◆ WHAT IS BEING ASKED ◆
Please return every line of the records below that contains the word "cycle".

◆ RECORD EXCERPTS ◆
-*-*-
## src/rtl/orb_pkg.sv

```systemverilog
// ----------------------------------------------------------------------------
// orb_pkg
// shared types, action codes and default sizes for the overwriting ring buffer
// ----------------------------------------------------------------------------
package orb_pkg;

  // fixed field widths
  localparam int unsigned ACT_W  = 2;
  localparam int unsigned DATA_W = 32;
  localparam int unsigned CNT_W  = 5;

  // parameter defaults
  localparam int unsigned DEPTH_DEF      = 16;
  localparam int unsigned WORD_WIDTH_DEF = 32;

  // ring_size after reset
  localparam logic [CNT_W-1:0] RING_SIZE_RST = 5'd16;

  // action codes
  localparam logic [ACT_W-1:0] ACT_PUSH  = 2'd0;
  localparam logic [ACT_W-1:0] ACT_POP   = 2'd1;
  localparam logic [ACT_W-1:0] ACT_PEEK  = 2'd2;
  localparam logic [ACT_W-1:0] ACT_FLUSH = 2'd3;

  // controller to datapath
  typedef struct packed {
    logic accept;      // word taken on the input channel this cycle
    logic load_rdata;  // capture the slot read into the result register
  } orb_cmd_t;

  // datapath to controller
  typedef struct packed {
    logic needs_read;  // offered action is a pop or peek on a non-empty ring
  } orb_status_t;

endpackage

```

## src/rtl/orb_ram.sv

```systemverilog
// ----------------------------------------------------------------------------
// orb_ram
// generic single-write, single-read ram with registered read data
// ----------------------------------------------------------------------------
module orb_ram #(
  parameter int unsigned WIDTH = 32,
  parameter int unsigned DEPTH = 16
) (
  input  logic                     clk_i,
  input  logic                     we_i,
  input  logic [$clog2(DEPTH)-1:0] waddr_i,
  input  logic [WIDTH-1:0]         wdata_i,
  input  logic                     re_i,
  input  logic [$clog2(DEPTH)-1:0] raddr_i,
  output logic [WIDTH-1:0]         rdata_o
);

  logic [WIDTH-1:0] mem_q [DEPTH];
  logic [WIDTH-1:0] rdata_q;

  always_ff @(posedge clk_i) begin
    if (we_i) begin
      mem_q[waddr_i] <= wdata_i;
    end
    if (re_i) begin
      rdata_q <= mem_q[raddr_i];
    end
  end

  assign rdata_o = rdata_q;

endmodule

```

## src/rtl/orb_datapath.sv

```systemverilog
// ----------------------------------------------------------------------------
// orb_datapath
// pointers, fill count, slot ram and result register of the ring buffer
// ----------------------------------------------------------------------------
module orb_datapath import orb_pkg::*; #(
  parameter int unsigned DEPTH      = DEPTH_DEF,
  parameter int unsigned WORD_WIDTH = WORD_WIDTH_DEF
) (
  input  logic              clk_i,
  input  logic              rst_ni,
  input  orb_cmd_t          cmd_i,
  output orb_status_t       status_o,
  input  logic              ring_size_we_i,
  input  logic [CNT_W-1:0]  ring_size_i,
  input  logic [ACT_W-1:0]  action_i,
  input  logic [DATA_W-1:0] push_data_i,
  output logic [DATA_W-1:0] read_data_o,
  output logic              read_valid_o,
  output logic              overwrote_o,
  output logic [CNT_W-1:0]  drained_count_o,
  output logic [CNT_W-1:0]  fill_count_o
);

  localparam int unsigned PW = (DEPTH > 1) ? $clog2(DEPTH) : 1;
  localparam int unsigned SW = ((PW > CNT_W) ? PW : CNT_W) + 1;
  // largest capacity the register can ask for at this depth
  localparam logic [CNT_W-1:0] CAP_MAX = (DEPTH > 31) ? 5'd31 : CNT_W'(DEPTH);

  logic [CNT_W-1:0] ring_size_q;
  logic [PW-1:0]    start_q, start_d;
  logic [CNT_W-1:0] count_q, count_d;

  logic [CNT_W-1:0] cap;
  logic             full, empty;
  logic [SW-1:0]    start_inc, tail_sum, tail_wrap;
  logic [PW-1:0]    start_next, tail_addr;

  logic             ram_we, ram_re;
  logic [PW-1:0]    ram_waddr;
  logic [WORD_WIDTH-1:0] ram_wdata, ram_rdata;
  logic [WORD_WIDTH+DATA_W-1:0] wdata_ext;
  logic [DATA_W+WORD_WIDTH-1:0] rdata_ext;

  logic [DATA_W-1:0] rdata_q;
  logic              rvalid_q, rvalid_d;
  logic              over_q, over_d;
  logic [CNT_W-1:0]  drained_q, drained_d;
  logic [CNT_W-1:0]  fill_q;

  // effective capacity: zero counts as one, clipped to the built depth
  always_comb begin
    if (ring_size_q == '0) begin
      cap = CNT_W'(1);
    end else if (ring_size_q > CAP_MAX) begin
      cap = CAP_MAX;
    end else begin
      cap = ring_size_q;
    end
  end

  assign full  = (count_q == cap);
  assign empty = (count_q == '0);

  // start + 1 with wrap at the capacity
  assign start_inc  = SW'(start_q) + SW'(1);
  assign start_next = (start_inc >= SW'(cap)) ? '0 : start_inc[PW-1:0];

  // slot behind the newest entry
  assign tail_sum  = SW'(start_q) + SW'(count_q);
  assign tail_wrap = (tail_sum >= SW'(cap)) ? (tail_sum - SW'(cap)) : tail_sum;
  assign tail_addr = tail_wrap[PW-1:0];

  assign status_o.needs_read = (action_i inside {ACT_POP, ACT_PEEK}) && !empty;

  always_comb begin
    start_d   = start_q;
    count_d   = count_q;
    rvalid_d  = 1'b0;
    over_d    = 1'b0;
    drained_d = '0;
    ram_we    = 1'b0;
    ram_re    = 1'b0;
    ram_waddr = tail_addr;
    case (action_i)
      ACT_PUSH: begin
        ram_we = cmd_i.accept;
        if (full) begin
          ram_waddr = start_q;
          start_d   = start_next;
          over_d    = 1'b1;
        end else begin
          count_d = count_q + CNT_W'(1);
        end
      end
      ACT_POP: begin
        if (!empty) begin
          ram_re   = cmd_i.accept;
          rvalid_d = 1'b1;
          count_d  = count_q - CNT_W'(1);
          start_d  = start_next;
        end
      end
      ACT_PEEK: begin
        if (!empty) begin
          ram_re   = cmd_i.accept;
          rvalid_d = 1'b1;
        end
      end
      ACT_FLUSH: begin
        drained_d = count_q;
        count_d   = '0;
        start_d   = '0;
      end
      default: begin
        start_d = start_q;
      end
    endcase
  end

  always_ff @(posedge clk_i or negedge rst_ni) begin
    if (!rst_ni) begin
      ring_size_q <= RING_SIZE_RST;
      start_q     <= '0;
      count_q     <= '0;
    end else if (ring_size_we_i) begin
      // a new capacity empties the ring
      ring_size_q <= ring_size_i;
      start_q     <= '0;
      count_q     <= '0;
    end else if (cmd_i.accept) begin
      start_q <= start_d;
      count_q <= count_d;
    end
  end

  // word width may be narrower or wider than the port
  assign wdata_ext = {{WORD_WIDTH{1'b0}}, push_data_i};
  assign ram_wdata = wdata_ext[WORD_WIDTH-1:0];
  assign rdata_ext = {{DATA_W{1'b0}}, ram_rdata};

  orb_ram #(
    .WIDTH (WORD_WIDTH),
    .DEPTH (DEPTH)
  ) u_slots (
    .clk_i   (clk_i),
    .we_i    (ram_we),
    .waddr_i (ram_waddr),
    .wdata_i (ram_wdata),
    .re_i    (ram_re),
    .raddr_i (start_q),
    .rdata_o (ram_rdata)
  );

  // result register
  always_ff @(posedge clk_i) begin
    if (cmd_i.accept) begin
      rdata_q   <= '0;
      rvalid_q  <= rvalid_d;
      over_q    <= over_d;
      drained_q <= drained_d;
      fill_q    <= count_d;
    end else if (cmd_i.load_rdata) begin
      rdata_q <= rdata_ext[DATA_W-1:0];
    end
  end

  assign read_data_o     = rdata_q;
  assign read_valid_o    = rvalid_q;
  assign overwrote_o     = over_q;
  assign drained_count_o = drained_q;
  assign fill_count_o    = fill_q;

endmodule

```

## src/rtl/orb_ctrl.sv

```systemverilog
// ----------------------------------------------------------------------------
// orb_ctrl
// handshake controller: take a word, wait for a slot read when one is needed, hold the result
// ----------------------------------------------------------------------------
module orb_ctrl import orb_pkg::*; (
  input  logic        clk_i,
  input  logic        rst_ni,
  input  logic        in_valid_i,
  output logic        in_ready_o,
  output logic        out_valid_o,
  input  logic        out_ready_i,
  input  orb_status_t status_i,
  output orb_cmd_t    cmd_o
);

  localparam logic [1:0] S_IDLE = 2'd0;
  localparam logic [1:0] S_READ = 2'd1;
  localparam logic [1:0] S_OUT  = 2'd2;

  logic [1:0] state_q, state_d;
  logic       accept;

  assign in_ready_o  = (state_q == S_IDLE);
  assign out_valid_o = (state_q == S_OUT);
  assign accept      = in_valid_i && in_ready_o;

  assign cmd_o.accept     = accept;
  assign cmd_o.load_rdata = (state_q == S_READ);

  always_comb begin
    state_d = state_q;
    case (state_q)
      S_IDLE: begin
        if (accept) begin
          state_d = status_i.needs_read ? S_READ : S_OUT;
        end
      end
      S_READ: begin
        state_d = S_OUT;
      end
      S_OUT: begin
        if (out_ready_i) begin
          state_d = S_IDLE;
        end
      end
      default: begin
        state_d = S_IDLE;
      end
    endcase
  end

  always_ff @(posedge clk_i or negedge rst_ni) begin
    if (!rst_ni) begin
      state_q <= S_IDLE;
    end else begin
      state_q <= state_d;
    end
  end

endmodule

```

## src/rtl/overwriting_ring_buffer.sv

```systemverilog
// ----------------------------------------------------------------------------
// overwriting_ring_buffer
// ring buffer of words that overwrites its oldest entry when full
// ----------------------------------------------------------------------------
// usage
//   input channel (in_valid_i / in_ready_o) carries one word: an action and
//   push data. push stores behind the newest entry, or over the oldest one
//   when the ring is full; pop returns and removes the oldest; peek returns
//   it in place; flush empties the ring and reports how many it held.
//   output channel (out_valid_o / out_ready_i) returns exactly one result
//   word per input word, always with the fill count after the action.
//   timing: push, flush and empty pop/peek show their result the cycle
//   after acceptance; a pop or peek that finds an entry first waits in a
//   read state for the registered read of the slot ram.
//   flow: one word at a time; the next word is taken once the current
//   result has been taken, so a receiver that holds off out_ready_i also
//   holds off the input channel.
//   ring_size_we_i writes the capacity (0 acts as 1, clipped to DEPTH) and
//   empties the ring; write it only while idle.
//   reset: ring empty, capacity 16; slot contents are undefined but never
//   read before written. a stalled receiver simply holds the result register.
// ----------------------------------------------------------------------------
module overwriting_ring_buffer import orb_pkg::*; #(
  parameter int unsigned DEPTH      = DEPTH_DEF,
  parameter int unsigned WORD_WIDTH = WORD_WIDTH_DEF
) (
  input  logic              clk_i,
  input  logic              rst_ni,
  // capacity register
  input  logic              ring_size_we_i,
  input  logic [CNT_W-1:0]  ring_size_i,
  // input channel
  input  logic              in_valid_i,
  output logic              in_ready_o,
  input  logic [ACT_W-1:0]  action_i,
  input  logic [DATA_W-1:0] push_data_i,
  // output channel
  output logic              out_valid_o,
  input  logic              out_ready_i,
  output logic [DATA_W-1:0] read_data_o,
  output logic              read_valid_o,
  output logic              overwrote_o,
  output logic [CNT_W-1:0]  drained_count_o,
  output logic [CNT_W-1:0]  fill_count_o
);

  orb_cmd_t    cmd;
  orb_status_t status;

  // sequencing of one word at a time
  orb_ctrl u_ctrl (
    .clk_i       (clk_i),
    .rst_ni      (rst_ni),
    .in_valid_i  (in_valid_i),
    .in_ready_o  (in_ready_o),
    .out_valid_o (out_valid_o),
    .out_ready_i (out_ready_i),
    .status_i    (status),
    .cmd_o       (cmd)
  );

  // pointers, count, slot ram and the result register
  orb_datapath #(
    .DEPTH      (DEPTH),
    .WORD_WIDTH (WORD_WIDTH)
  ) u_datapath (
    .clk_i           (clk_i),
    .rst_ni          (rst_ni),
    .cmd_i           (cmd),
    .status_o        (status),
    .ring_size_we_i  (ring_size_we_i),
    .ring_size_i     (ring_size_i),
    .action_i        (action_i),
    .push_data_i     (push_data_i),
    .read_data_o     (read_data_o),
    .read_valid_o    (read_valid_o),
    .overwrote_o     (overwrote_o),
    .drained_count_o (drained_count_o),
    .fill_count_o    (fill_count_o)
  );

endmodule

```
-*-*-
◆ OUTPUT OF THE TASK ◆
    logic accept;      // word taken on the input channel this cycle
//   timing: push, flush and empty pop/peek show their result the cycle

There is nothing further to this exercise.